* **What you will do**:
Whenever a line in the records below contains "routing", pick it out.

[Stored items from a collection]

○ ○ ○

**config.mk**
```make
export PLATFORM = sky130hd
export DESIGN_NAME = smc_front
export DESIGN_NICKNAME = d
export VERILOG_FILES = /design/src/rtl/smc_pkg.sv /design/src/rtl/smc_pin_sync.sv /design/src/rtl/smc_cmd_engine.sv /design/src/rtl/smc_out_shift.sv /design/src/rtl/smc_front.sv
export SDC_FILE = /design/constraint.sdc
export NUM_CORES = 1
export LEC_CHECK = 0
export ABC_CLOCK_PERIOD_IN_PS = 2400
export BUFFER_PORTS_ARGS = -buffer_cell sky130_fd_sc_hd__clkbuf_2
export CAP_MARGIN = 10
export CORE_ASPECT_RATIO = 0.8
export CORE_MARGIN = 2
export CORE_UTILIZATION = 35
export DETAILED_ROUTE_END_ITERATION = 10
export PLACE_DENSITY = 0.61
export SLEW_MARGIN = 40
export SYNTH_ARGS = -nofsm -noshare
export SYNTH_HDL_FRONTEND = slang
export SYNTH_HIERARCHICAL = 1
export SYNTH_SLANG_ARGS = --single-unit
```
**constraint.sdc**
```tcl
create_clock -name clk -period 2.4 [get_ports clk]
set_input_delay 0.24 -clock clk [delete_from_list [all_inputs] [get_ports clk]]
set_output_delay 0.24 -clock clk [all_outputs]
set_load 0.1 [all_outputs]
```
**src/rtl/smc_pkg.sv**
```systemverilog
// Shared command codes and state types for the serial memory front end.
package smc_pkg;

    localparam logic [7:0] CMD_RD_ARRAY  = 8'h03;
    localparam logic [7:0] CMD_WR_ARRAY  = 8'h02;
    localparam logic [7:0] CMD_WEN_CLR   = 8'h04;
    localparam logic [7:0] CMD_WEN_SET   = 8'h06;
    localparam logic [7:0] CMD_RD_STATUS = 8'h05;
    localparam logic [7:0] CMD_WR_STATUS = 8'h01;

    typedef enum logic [2:0] {
        ST_OPCODE,
        ST_ADDR,
        ST_RDATA,
        ST_RSTAT,
        ST_WDATA,
        ST_WEN_ARM,
        ST_DRAIN
    } smc_state_e;

    typedef enum logic [1:0] {
        SRC_NONE,
        SRC_ARRAY,
        SRC_STATUS
    } smc_src_e;

endpackage

```
**src/rtl/smc_pin_sync.sv**
```systemverilog
// Brings the four serial pins into the system clock domain and detects edges.
// Assumes: STAGES >= 2, and each serial clock half-period lasts at least
// STAGES + 4 system clocks.
// Clock edges are reported only while select is active and pause is released.
module smc_pin_sync #(
    parameter int STAGES = 2
) (
    input  logic clk,
    input  logic rst_n,
    input  logic sck,
    input  logic cs_n,
    input  logic si,
    input  logic hold_n,
    output logic sck_rise,
    output logic sck_fall,
    output logic cs_act,
    output logic cs_rise,
    output logic si_s,
    output logic hold_s
);
    localparam int NPIN = 4;
    // idle levels: hold_n=1, si=0, cs_n=1, sck=0
    localparam logic [NPIN-1:0] IDLE_LVL = 4'b1010;

    logic [NPIN-1:0] raw;
    logic [NPIN-1:0] syn;
    logic            sck_q;
    logic            csn_q;

    assign raw = {hold_n, si, cs_n, sck};

    for (genvar g = 0; g < NPIN; g++) begin : g_pin
        logic [STAGES-1:0] chain;
        // synchronizer chain for one pin
        always_ff @(posedge clk) begin
            if (!rst_n) chain <= {STAGES{IDLE_LVL[g]}};
            else        chain <= {chain[STAGES-2:0], raw[g]};
        end
        assign syn[g] = chain[STAGES-1];
    end

    // remember previous clock and select levels for edge detection
    always_ff @(posedge clk) begin
        if (!rst_n) begin
            sck_q <= 1'b0;
            csn_q <= 1'b1;
        end else begin
            sck_q <= syn[0];
            csn_q <= syn[1];
        end
    end

    assign cs_act   = ~syn[1];
    assign hold_s   = syn[3];
    assign si_s     = syn[2];
    assign cs_rise  = syn[1] & ~csn_q;
    assign sck_rise = syn[0] & ~sck_q & cs_act & hold_s;
    assign sck_fall = ~syn[0] & sck_q & cs_act & hold_s;

endmodule

```
**src/rtl/smc_cmd_engine.sv**
```systemverilog
// Command decoder and sequencer: shifts in the command and address, keeps the
// byte pointer and the write-enable latch, and issues write strobes.
// Assumes: ADDR_W > 8, and the strobes arrive from smc_pin_sync.
module smc_cmd_engine
    import smc_pkg::*;
#(
    parameter int ADDR_W = 11
) (
    input  logic              clk,
    input  logic              rst_n,
    input  logic              sck_rise,
    input  logic              cs_act,
    input  logic              cs_rise,
    input  logic              si_s,
    input  logic              hold_s,
    input  logic              wr_busy,
    output logic [2:0]        bit_idx,
    output smc_src_e          out_src,
    output logic [ADDR_W-1:0] ptr,
    output logic              wel,
    output logic              wr_byte_vld,
    output logic              wr_to_status,
    output logic [ADDR_W-1:0] wr_addr,
    output logic [7:0]        wr_byte,
    output logic              wr_commit
);
    localparam int HI_W = ADDR_W - 8;

    smc_state_e      state;
    logic [2:0]      bitcnt;
    logic [6:0]      shreg;
    logic            addr_byte;
    logic            rd_cmd;
    logic            to_status;
    logic            wrote_any;
    logic [HI_W-1:0] ahi;
    logic [7:0]      nb;

    assign nb      = {shreg, si_s};
    assign bit_idx = bitcnt;

    // choose the byte source the output shifter serves
    always_comb begin
        case (state)
            ST_RDATA: out_src = SRC_ARRAY;
            ST_RSTAT: out_src = SRC_STATUS;
            default:  out_src = SRC_NONE;
        endcase
    end

    // command sequencing, latch, pointer and write strobes
    always_ff @(posedge clk) begin
        if (!rst_n) begin
            state        <= ST_OPCODE;
            bitcnt       <= 3'd0;
            shreg        <= 7'd0;
            addr_byte    <= 1'b0;
            rd_cmd       <= 1'b0;
            to_status    <= 1'b0;
            wrote_any    <= 1'b0;
            ahi          <= '0;
            ptr          <= '0;
            wel          <= 1'b0;
            wr_byte_vld  <= 1'b0;
            wr_to_status <= 1'b0;
            wr_addr      <= '0;
            wr_byte      <= 8'd0;
            wr_commit    <= 1'b0;
        end else begin
            wr_byte_vld <= 1'b0;
            wr_commit   <= 1'b0;
            if (cs_rise) begin
                if (state == ST_WEN_ARM) wel <= 1'b1;
                if (state == ST_WDATA && bitcnt == 3'd0 && wrote_any) wr_commit <= 1'b1;
            end
            if (!cs_act) begin
                state     <= ST_OPCODE;
                bitcnt    <= 3'd0;
                addr_byte <= 1'b0;
                wrote_any <= 1'b0;
            end else if (sck_rise) begin
                bitcnt <= bitcnt + 3'd1;
                shreg  <= nb[6:0];
                if (state == ST_WEN_ARM) begin
                    state <= ST_DRAIN;
                end else if (bitcnt == 3'd7) begin
                    case (state)
                        ST_OPCODE: begin
                            case (nb)
                                CMD_RD_ARRAY: begin
                                    rd_cmd <= 1'b1;
                                    state  <= ST_ADDR;
                                end
                                CMD_WR_ARRAY: begin
                                    rd_cmd    <= 1'b0;
                                    to_status <= 1'b0;
                                    state     <= (wel && !wr_busy) ? ST_ADDR : ST_DRAIN;
                                end
                                CMD_WEN_CLR: begin
                                    wel   <= 1'b0;
                                    state <= ST_DRAIN;
                                end
                                CMD_WEN_SET:   state <= ST_WEN_ARM;
                                CMD_RD_STATUS: state <= ST_RSTAT;
                                CMD_WR_STATUS: begin
                                    to_status <= 1'b1;
                                    state     <= (wel && !wr_busy) ? ST_WDATA : ST_DRAIN;
                                end
                                default: state <= ST_DRAIN;
                            endcase
                        end
                        ST_ADDR: begin
                            if (!addr_byte) begin
                                addr_byte <= 1'b1;
                                ahi       <= nb[HI_W-1:0];
                            end else begin
                                ptr   <= {ahi, nb};
                                state <= rd_cmd ? (wr_busy ? ST_DRAIN : ST_RDATA) : ST_WDATA;
                            end
                        end
                        ST_RDATA: ptr <= ptr + 1'b1;
                        ST_WDATA: begin
                            wr_byte_vld  <= 1'b1;
                            wr_byte      <= nb;
                            wr_addr      <= to_status ? '0 : ptr;
                            wr_to_status <= to_status;
                            wrote_any    <= 1'b1;
                            if (!to_status) ptr <= ptr + 1'b1;
                        end
                        default: ;
                    endcase
                end
            end
        end
    end

    p_wr_needs_latch_r11: assert property (@(posedge clk) disable iff (!rst_n)
        wr_byte_vld |-> wel);
    p_commit_at_release_r12: assert property (@(posedge clk) disable iff (!rst_n)
        wr_commit |-> $past(cs_rise));
    p_latch_set_at_release_r6: assert property (@(posedge clk) disable iff (!rst_n)
        $rose(wel) |-> $past(cs_rise));
    p_pause_freezes_bits_r8: assert property (@(posedge clk) disable iff (!rst_n)
        (!hold_s && cs_act) |=> $stable(bitcnt));

endmodule

```
**src/rtl/smc_out_shift.sv**
```systemverilog
// Output shifter: presents one read bit per falling serial clock edge.
// Assumes: the byte source is stable from the rising edge that ends the
// previous byte until the next falling edge (memory latency of one clock).
module smc_out_shift
    import smc_pkg::*;
(
    input  logic     clk,
    input  logic     rst_n,
    input  logic     sck_fall,
    input  logic     cs_act,
    input  logic     hold_s,
    input  smc_src_e out_src,
    input  logic [2:0] bit_idx,
    input  logic [7:0] mem_rdata,
    input  logic [7:0] status_in,
    output logic     so,
    output logic     so_oe
);
    logic [7:0] cur;
    logic       drive;

    assign cur   = (out_src == SRC_STATUS) ? status_in : mem_rdata;
    assign so_oe = drive && hold_s && cs_act && (out_src != SRC_NONE);

    // update the output bit on each falling edge of a read phase
    always_ff @(posedge clk) begin
        if (!rst_n) begin
            so    <= 1'b0;
            drive <= 1'b0;
        end else if (!cs_act) begin
            drive <= 1'b0;
        end else if (sck_fall && out_src != SRC_NONE) begin
            so    <= cur[~bit_idx];
            drive <= 1'b1;
        end
    end

    p_drive_starts_on_fall_r4: assert property (@(posedge clk) disable iff (!rst_n)
        $rose(drive) |-> $past(sck_fall));

endmodule

```
**src/rtl/smc_front.sv**
```systemverilog
// Top of the serial memory front end: pin synchronizer, command engine and
// output shifter. The data-out pad is expressed as a value plus an enable.
module smc_front
    import smc_pkg::*;
#(
    parameter int ADDR_W      = 11,
    parameter int SYNC_STAGES = 2
) (
    input  logic              clk,
    input  logic              rst_n,
    input  logic              spi_sck,
    input  logic              spi_cs_n,
    input  logic              spi_si,
    input  logic              spi_hold_n,
    output logic              spi_so,
    output logic              spi_so_oe,
    output logic [ADDR_W-1:0] mem_raddr,
    input  logic [7:0]        mem_rdata,
    input  logic              wr_busy,
    input  logic [7:0]        status_in,
    output logic              wel,
    output logic              wr_byte_vld,
    output logic              wr_to_status,
    output logic [ADDR_W-1:0] wr_addr,
    output logic [7:0]        wr_byte,
    output logic              wr_commit
);
    logic       sck_rise, sck_fall, cs_act, cs_rise, si_s, hold_s;
    logic [2:0] bit_idx;
    smc_src_e   out_src;

    smc_pin_sync #(.STAGES(SYNC_STAGES)) u_sync (
        .clk      (clk),
        .rst_n    (rst_n),
        .sck      (spi_sck),
        .cs_n     (spi_cs_n),
        .si       (spi_si),
        .hold_n   (spi_hold_n),
        .sck_rise (sck_rise),
        .sck_fall (sck_fall),
        .cs_act   (cs_act),
        .cs_rise  (cs_rise),
        .si_s     (si_s),
        .hold_s   (hold_s)
    );

    smc_cmd_engine #(.ADDR_W(ADDR_W)) u_eng (
        .clk          (clk),
        .rst_n        (rst_n),
        .sck_rise     (sck_rise),
        .cs_act       (cs_act),
        .cs_rise      (cs_rise),
        .si_s         (si_s),
        .hold_s       (hold_s),
        .wr_busy      (wr_busy),
        .bit_idx      (bit_idx),
        .out_src      (out_src),
        .ptr          (mem_raddr),
        .wel          (wel),
        .wr_byte_vld  (wr_byte_vld),
        .wr_to_status (wr_to_status),
        .wr_addr      (wr_addr),
        .wr_byte      (wr_byte),
        .wr_commit    (wr_commit)
    );

    smc_out_shift u_out (
        .clk       (clk),
        .rst_n     (rst_n),
        .sck_fall  (sck_fall),
        .cs_act    (cs_act),
        .hold_s    (hold_s),
        .out_src   (out_src),
        .bit_idx   (bit_idx),
        .mem_rdata (mem_rdata),
        .status_in (status_in),
        .so        (spi_so),
        .so_oe     (spi_so_oe)
    );

endmodule

```
Word-level counts from Yosys, hierarchy flattened

Index checks and enable logic that the tools add are counted.
W data, S select, Z words.

Output and inout port bits: 36
Bits of input ports: 23
Register bits after elaboration: 66
Logic and storage cells: 117

Magnitude comparators: 1
Equality and inequality tests: 16
Bitwise gates (word level): 17
Muxes and demuxes: 29
Reduce and logical (&&, ||, !) cells: 29
$add $sub $neg: 2

Operators with widths:

| cell                    | number |
|---|---|
| $mux W11                | 3 |
| $pmux W11 S3            | 1 |
| $eq A8 B3 Y1 const B    | 3 |
| $mux W3                 | 6 |
| $reduce_and A6 Y1       | 3 |
| $eq A8 B2 Y1 const B    | 2 |
| $pmux W3 S5             | 1 |
| $reduce_and A4 Y1       | 3 |
| $add A11 B1 Y11 const B | 1 |
| $mux W1                 | 11 |
| $eq A3 B3 Y1 const B    | 3 |
| $not A1 Y1              | 9 |
| $eq A8 B1 Y1 const B    | 1 |
| $mux W8                 | 1 |
| $reduce_bool A2 Y1      | 4 |
| $and A1 B1 Y1           | 7 |
| $logic_and A1 B1 Y1     | 7 |
| $reduce_and A7 Y1       | 1 |
| $eq A3 B2 Y1 const B    | 2 |
| $logic_not A3 Y1        | 2 |
| $pmux W3 S2             | 1 |
| $reduce_and A2 Y1       | 3 |
| $reduce_bool A3 Y1      | 2 |
| $reduce_and A5 Y1       | 1 |
| other kinds (15)        | 16 |

Depth between registers and ports, before layout

Gate-level depths: netlist of the first run.

Depth in word-level cells: 9
Gate-level depth with buffers: 8
Mapped depth without buffers: 6

Modules after synthesis

The synthesis of the first run kept the hierarchy.

Modules (own cells, without submodules):

| module         | instances | cells an instance | sequential area each (um2) | area an instance (um2) |
|---|---|---|---|---|
| smc_cmd_engine | 1         | 315               | 1081.0                     | 2615.0 |
| smc_pin_sync   | 1         | 24                | 200.2                      | 297.8 |
| smc_out_shift  | 1         | 28                | 40.0                       | 267.8 |

Worst setup path after synthesis of the first run

Ideal clock, no wire load.

Path kind: reg-to-output
Start: register u_eng.state[0]
End: output spi_so_oe
Path buffers: 2
Stages on the path, launching flop included: 5
Arrival time: 2.038 ns
Setup slack: 0.122 ns
Data required time: 2.160 ns
Cells stage by stage: dfxtp_1 > clkbuf_1 > clkbuf_1 > and3b_1 > o2111a_1

Word-level cells in the longest chain between the ends: 4
Elaborated cells between the ends (all ways): 5
Classes of those cells: eq/ne: 2; mux: 1; reduce/logical: 2

RTL lines:

| what                    | RTL line              | RTL |
|---|---|---|
| from (decl)             | smc_cmd_engine.sv:29  | `smc_state_e state;` |
| from (signal assigned)  | smc_cmd_engine.sv:97  | `state <= (wel && !wr_busy) ? ST_ADDR : ST_DRAIN;` |
| from (signal assigned)  | smc_cmd_engine.sv:107 | `state <= (wel && !wr_busy) ? ST_WDATA : ST_DRAIN;` |
| from (signal assigned)  | smc_cmd_engine.sv:118 | `state <= rd_cmd ? (wr_busy ? ST_DRAIN : ST_RDATA) : ST_WDATA;` |
| $eq A3 B2 Y1            | smc_cmd_engine.sv:44  | `case (state)` |
| $pmux W2 S2 (*)         | smc_cmd_engine.sv:44  |  |
| via out_src[1]          | smc_front.sv:30       | `smc_src_e out_src;` |
| $reduce_bool A2 Y1 (*)  | smc_out_shift.sv:23   | `assign so_oe = drive && hold_s && cs_act && (out_src != SRC_NONE);` |
| $logic_and A1 B1 Y1 (*) | smc_out_shift.sv:23   |  |
| to (decl)               | smc_front.sv:16       | `output logic spi_so_oe,` |

Mark *: on every way through the listed nets, which the timed path passes. The rest lies on a longest branch.

Worst setup path after layout of the first run

Start: register u_eng.state[1]
End: output spi_so_oe

The elaborated chain is that of the path after synthesis.

==> results of run 1 <==
synth_stat cells (all sizes together) (7+ instances only):
| master | instances |
|---|---|
| a21oi | 44 |
| and2 | 7 |
| buf | 10 |
| clkbuf | 15 |
| dfxtp | 66 |
| inv | 11 |
| nand2 | 57 |
| nand2b | 7 |
| nand3 | 15 |
| nand3b | 12 |
| nor2 | 12 |
| nor3 | 8 |
| o31a | 7 |
power by group through the flow:
| stage | logic, mW | registers [mW] | clock network (mW) |
|---|---|---|---|
| finish | 0.0725 | 1.11 | 1.30 |
| global placement | 0.0715 | 1.13 | 0 |
| CTS | 0.0730 | 1.11 | 1.32 |
| detailed placement | 0.0728 | 1.14 | 0 |
| global route | 0.0803 | 1.11 | 1.37 |
| floorplan | 0.0386 | 1.13 | 0 |
per-layer routing:
layer	vias up	track usage
met1	1383	0.225
met2	83	0.249
met3	12	0.0380
met5	-	0
li1	1445	-
met4	0	0.0693
layout make-up:
class | instances | area (um^2)
fill | 869 | 5050
inverter | 11 | 41.3
sequential | 66 | 1320
clock inverter | 4 | 51.3
timing repair buffer | 73 | 405
clock buffer | 12 | 246
tap | 115 | 144
multi-input combinational | 265 | 1700
sequential cells by signal (all words and copies together), names as in the netlist:
signal	count
u_sync/g_pin.chain	8
u_sync/csn_q	1
u_eng/rd_cmd	1
u_eng/bit_idx	3
u_sync/sck_q	1
u_eng/wel	1
u_eng/wr_byte_vld	1
u_eng/to_status	1
u_eng/wr_commit	1
u_eng/shreg	7
u_eng/addr_byte	1
u_eng/state	3
u_eng/wr_to_status	1
u_eng/wrote_any	1
u_out/so	1
u_eng/wr_addr	11
u_eng/ptr	11
u_out/drive	1
u_eng/ahi	3
u_eng/wr_byte	8
worst max-delay path, stage by stage (launching register included):
cell      delay [ns]
dfxtp_1         0.44
nor3b_2         0.56
o2111a_1        0.26
buf_4           0.29
final timing paths:
kind                                          startpoint                       end  slack (ns)
worst max register to register            u_eng/state[1]                  u_out/so        0.30
worst min-delay path                            spi_cs_n  u_sync/g_pin[1].chain[0]        0.08
worst max-delay path                      u_eng/state[1]                 spi_so_oe        0.28
worst min register to register  u_sync/g_pin[1].chain[0]  u_sync/g_pin[1].chain[1]        0.41
logic make-up (layout without fill, tap and decap cells):
family	after synthesis	after routing	share of synthesized area
AND/OR/NAND/NOR	160	160	0.288
AO/OA/AOI/OAI	90	90	0.187
flip-flops	66	66	0.415
buffers and inverters	36	100	0.0523
multiplexers	9	9	0.0366
adder cells (fa/ha/maj)	4	4	0.0157
XOR/XNOR	2	2	0.00551
through the flow:
step | util | power [mW]
6_report | 0.437 | 2.48
5_1_grt | 0.437 | 2.56
4_1_cts | 0.436 | 2.50
3_5_place_dp | 0.402 | 1.21
3_3_place_gp | 0.402 | 1.21
2_1_floorplan | - | 1.17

○ ○ ○

* **Answer box**:
per-layer routing:
family	after synthesis	after routing	share of synthesized area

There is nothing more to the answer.